* _Task instructions_
Show every line from the data below that includes "reqv".

* _Data shown_
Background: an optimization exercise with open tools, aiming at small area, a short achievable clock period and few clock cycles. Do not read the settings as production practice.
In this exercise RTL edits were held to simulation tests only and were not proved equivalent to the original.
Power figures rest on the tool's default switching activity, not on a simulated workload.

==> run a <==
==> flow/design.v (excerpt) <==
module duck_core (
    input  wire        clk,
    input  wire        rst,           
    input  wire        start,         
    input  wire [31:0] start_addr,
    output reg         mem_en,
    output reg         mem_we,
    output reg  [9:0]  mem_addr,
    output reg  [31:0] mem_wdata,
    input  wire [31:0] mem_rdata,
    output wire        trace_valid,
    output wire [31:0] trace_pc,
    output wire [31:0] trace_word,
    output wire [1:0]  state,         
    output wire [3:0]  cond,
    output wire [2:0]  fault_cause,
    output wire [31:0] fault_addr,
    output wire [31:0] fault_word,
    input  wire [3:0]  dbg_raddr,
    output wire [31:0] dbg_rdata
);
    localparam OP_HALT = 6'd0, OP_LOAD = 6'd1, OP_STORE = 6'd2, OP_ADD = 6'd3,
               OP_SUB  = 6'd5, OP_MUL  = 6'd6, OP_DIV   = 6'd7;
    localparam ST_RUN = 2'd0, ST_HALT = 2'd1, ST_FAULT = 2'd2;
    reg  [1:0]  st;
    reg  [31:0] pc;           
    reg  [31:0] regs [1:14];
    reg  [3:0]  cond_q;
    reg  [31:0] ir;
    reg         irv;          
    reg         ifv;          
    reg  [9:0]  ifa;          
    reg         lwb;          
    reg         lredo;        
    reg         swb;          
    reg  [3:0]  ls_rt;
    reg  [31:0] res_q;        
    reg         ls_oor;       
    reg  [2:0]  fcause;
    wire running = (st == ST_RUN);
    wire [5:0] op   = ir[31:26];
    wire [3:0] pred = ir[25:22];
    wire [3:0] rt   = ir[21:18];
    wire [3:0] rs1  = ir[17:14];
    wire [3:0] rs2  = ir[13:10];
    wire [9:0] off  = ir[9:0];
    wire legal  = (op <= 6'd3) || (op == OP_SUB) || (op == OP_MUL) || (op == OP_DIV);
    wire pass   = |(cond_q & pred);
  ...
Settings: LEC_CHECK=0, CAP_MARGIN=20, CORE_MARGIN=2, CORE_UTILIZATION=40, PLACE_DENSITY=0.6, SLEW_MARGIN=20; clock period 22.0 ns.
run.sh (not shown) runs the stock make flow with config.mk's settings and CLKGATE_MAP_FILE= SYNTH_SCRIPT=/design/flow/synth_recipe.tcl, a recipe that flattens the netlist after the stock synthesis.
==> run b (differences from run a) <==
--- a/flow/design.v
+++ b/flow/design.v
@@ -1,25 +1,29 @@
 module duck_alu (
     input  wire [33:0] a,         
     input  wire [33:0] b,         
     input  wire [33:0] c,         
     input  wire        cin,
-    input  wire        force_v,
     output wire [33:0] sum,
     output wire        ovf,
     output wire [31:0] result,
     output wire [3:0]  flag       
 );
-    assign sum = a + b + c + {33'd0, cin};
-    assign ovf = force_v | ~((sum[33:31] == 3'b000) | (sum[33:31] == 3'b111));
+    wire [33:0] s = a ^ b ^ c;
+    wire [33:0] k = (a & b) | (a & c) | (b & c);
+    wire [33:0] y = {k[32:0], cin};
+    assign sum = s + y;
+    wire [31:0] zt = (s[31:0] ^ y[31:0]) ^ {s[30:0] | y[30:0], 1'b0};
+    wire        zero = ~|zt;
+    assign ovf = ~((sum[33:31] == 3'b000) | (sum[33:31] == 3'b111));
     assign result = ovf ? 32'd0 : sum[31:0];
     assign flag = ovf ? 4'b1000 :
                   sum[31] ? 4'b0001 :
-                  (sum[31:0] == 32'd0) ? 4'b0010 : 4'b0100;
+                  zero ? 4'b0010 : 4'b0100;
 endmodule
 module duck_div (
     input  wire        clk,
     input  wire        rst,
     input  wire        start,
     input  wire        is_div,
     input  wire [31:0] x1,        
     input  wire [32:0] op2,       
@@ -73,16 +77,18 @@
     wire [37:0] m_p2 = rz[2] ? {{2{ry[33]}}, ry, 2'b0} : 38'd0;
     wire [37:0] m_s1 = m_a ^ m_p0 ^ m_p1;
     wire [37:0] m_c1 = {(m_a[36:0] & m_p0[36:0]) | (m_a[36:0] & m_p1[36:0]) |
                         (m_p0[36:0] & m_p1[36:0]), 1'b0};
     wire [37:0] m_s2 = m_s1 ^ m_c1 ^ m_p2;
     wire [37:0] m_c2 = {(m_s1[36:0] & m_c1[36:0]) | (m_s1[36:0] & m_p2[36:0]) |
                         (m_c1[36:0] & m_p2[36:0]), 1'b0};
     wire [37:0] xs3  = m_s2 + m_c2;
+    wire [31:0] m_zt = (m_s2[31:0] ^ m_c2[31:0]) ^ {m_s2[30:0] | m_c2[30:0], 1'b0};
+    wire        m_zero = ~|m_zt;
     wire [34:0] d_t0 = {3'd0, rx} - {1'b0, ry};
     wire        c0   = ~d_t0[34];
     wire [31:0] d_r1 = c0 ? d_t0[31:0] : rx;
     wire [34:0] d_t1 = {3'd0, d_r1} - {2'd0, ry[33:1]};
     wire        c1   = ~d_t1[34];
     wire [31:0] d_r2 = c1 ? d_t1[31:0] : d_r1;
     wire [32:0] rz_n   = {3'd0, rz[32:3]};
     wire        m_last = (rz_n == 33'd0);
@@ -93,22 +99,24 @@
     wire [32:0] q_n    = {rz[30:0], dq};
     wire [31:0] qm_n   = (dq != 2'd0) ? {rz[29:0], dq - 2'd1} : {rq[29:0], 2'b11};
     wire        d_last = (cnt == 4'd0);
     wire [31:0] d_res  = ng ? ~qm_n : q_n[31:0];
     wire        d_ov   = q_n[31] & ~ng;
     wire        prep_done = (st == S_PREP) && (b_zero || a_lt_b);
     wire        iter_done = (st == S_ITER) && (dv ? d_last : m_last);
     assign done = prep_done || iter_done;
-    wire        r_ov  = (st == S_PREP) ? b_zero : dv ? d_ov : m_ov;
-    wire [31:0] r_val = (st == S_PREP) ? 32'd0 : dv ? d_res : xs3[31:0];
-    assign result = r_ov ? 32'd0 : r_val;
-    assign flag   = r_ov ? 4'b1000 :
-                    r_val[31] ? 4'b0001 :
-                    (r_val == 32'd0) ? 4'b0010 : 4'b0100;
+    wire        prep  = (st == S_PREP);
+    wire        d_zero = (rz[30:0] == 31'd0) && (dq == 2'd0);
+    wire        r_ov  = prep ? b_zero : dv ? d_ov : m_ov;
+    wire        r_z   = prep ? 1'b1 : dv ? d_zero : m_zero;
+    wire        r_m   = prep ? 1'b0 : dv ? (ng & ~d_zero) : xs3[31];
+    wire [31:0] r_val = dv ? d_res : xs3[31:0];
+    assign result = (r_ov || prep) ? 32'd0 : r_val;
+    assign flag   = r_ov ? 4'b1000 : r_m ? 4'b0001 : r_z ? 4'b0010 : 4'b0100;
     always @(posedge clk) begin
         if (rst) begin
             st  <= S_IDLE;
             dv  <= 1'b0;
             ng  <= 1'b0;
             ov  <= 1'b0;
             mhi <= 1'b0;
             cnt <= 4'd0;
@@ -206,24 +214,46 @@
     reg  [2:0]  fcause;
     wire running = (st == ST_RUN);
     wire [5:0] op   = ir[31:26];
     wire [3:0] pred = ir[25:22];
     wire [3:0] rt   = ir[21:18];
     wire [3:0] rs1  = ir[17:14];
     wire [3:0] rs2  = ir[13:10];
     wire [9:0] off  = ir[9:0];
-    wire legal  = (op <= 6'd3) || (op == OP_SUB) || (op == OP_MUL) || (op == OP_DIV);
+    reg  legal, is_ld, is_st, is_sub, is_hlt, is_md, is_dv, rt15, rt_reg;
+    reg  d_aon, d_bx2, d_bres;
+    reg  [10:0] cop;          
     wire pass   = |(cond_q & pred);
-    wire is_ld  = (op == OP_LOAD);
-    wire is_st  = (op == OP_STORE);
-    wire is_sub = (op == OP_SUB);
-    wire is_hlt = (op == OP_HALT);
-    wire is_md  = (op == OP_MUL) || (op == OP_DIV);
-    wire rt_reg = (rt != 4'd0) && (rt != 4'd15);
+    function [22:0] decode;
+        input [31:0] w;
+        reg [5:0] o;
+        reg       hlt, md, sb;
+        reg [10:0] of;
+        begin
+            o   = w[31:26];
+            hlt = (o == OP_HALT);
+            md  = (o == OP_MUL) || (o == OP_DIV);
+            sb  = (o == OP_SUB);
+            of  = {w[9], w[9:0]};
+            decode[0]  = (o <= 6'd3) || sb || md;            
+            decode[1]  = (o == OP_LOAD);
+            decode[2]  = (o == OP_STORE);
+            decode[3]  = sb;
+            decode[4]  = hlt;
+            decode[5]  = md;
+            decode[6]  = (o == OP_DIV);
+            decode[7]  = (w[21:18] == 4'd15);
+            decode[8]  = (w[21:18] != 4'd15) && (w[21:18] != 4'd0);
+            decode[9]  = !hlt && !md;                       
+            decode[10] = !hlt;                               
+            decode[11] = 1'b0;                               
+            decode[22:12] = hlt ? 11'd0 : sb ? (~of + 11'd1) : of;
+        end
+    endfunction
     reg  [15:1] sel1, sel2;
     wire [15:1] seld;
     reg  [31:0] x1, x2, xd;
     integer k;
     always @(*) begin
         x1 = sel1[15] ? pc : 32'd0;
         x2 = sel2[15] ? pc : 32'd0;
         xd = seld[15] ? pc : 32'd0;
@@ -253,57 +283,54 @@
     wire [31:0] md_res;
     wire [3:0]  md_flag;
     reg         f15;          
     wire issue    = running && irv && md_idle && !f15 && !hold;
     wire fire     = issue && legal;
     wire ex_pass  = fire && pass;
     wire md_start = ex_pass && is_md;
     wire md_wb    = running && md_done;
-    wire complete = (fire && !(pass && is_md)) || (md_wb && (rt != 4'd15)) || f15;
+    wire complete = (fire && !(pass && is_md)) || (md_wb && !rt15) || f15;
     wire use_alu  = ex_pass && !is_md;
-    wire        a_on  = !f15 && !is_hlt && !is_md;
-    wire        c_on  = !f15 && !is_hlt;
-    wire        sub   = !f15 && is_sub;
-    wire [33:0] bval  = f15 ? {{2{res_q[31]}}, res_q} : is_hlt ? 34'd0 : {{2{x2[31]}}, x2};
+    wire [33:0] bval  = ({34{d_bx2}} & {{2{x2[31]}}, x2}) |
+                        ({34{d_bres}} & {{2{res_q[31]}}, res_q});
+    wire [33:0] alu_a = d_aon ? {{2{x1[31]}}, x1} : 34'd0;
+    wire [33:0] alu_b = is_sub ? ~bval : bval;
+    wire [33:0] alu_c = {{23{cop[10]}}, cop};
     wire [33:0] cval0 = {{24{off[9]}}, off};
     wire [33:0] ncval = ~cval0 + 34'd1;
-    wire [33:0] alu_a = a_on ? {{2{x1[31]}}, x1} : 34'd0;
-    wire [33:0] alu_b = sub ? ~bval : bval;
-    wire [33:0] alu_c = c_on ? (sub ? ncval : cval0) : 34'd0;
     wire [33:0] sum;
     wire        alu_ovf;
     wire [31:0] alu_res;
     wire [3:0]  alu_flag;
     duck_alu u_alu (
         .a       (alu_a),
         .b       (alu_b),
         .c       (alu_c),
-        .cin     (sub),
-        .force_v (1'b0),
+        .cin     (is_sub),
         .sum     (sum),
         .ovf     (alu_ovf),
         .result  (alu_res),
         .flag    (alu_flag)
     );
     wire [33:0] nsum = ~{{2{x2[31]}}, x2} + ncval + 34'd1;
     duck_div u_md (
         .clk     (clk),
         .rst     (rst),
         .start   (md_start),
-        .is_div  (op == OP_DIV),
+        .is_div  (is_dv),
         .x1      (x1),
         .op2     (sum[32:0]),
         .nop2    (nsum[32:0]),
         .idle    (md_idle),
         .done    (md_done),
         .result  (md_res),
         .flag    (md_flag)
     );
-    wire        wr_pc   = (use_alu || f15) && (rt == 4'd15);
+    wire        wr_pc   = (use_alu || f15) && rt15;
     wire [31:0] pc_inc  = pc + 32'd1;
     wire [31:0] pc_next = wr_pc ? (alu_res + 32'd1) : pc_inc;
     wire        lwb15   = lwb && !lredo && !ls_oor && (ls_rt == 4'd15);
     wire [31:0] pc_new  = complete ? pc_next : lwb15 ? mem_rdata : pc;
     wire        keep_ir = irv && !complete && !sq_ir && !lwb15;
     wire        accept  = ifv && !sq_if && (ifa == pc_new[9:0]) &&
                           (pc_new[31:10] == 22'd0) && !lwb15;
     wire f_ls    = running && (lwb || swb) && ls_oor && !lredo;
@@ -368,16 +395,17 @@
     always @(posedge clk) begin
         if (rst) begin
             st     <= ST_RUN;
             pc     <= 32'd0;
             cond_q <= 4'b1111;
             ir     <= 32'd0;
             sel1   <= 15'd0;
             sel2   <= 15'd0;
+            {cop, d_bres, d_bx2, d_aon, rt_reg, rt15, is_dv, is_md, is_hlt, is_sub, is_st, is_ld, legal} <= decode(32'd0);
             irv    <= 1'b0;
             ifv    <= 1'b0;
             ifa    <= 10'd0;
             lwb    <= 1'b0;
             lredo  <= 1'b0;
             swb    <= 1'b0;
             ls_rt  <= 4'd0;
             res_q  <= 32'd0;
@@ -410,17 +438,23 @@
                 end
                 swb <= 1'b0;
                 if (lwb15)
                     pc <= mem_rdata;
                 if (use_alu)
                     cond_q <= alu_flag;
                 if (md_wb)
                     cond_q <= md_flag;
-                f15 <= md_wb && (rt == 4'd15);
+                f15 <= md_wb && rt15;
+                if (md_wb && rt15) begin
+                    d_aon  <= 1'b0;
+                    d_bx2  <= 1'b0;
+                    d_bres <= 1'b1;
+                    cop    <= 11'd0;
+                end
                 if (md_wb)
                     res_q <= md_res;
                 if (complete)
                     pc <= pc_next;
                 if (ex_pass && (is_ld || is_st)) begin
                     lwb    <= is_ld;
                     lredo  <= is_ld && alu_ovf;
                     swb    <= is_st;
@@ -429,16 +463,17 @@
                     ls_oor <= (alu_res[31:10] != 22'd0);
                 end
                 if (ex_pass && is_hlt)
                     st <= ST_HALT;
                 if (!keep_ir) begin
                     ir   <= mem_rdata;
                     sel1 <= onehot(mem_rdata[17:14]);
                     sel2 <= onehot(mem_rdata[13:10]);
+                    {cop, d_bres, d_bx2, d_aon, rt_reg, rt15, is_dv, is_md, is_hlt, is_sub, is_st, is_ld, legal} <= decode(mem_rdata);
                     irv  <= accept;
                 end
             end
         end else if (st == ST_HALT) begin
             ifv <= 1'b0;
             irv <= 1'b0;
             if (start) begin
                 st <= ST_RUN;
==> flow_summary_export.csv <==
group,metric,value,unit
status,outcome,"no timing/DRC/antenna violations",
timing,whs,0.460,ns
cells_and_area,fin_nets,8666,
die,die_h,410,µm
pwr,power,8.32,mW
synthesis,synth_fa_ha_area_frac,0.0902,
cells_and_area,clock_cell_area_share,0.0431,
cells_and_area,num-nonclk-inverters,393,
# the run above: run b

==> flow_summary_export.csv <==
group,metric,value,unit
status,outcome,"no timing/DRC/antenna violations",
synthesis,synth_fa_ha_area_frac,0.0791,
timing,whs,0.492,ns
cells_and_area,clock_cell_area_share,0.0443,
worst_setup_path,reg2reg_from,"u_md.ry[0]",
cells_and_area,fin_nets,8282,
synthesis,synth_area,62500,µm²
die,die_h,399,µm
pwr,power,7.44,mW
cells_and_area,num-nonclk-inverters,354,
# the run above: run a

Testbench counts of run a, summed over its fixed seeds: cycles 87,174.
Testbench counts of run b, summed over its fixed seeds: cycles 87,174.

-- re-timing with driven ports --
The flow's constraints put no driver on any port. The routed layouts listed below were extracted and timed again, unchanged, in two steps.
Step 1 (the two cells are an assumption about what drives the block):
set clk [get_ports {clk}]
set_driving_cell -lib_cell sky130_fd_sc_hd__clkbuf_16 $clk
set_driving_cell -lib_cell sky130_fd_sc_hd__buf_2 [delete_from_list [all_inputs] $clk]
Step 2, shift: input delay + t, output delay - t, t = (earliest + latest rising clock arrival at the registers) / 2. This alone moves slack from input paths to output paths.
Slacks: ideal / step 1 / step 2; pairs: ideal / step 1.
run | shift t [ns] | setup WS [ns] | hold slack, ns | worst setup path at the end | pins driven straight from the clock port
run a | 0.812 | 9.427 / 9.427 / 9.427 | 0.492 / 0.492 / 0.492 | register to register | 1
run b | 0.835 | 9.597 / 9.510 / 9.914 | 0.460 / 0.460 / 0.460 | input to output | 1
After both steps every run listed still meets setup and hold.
...
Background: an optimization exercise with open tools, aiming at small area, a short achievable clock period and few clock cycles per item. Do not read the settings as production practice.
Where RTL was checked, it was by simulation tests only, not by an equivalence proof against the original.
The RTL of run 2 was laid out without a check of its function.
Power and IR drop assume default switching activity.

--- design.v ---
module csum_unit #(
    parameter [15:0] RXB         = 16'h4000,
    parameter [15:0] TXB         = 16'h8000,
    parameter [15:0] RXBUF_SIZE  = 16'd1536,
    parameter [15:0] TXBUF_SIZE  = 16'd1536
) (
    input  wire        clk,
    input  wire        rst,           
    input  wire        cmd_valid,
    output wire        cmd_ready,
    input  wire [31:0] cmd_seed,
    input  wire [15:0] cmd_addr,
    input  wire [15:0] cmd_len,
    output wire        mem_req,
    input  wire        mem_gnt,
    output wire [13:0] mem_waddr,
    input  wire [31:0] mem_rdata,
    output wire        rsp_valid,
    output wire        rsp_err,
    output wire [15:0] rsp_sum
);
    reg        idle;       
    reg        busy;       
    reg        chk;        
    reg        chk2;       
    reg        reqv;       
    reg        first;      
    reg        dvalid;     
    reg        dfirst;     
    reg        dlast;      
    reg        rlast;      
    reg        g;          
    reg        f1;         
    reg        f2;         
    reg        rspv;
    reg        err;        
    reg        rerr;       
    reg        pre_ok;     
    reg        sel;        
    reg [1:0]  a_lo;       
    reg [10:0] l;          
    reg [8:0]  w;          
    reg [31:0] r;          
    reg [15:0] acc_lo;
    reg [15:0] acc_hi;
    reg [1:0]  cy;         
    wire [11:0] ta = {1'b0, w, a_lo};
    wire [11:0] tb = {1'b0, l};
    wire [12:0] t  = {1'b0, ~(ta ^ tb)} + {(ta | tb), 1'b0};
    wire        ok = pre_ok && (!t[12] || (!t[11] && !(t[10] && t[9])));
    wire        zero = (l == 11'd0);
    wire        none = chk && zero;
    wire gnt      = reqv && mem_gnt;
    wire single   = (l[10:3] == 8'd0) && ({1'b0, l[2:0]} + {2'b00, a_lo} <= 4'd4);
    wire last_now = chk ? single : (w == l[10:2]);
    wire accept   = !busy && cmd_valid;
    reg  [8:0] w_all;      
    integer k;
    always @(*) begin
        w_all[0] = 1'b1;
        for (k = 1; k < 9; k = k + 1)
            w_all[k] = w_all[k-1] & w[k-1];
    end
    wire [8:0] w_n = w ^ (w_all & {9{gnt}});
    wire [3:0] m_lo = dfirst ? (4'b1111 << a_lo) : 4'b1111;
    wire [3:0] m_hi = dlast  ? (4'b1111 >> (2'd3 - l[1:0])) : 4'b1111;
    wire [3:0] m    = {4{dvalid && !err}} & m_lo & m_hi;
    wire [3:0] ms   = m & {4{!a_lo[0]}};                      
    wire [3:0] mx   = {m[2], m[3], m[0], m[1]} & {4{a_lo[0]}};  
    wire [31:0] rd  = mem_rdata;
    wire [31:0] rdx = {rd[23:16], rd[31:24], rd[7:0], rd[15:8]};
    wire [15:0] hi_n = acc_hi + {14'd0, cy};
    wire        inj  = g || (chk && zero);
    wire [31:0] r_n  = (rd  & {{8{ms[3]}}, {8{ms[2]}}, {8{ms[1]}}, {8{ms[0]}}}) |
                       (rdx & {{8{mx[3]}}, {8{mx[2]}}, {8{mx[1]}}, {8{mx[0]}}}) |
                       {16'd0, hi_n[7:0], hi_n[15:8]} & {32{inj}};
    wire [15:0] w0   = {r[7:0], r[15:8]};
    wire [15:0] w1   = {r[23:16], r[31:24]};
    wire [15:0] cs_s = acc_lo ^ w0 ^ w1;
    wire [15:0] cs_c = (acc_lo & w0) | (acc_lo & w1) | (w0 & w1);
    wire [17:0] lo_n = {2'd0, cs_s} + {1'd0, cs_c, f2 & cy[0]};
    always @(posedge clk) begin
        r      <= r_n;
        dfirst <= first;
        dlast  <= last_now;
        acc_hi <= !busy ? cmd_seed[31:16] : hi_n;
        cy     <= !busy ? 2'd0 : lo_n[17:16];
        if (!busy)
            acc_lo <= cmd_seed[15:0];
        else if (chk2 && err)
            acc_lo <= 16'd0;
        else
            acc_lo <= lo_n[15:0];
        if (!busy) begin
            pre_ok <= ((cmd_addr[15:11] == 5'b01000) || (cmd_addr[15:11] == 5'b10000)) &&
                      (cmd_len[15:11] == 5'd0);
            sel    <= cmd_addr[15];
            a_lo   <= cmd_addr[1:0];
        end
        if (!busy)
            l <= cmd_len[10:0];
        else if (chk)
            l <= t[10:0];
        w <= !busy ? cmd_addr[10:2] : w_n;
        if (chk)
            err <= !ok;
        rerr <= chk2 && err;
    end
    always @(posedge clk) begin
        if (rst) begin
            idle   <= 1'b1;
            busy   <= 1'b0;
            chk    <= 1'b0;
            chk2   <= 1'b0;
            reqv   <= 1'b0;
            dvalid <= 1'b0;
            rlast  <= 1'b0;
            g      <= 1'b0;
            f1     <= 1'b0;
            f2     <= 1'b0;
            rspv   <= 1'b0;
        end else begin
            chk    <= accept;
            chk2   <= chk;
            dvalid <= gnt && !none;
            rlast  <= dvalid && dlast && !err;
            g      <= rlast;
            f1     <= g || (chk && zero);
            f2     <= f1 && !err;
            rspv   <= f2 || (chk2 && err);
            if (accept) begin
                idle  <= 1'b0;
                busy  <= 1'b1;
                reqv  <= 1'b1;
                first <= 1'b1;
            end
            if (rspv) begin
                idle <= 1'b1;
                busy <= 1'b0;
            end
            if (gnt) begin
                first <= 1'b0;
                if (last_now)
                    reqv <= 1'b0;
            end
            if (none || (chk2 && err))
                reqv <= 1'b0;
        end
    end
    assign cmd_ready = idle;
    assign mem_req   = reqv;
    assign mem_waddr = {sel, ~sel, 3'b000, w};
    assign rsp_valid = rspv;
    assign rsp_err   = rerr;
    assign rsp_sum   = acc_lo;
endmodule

* _Response area_
    reg        reqv;       
    wire gnt      = reqv && mem_gnt;
            reqv   <= 1'b0;
                reqv  <= 1'b1;
                    reqv <= 1'b0;
                reqv <= 1'b0;
    assign mem_req   = reqv;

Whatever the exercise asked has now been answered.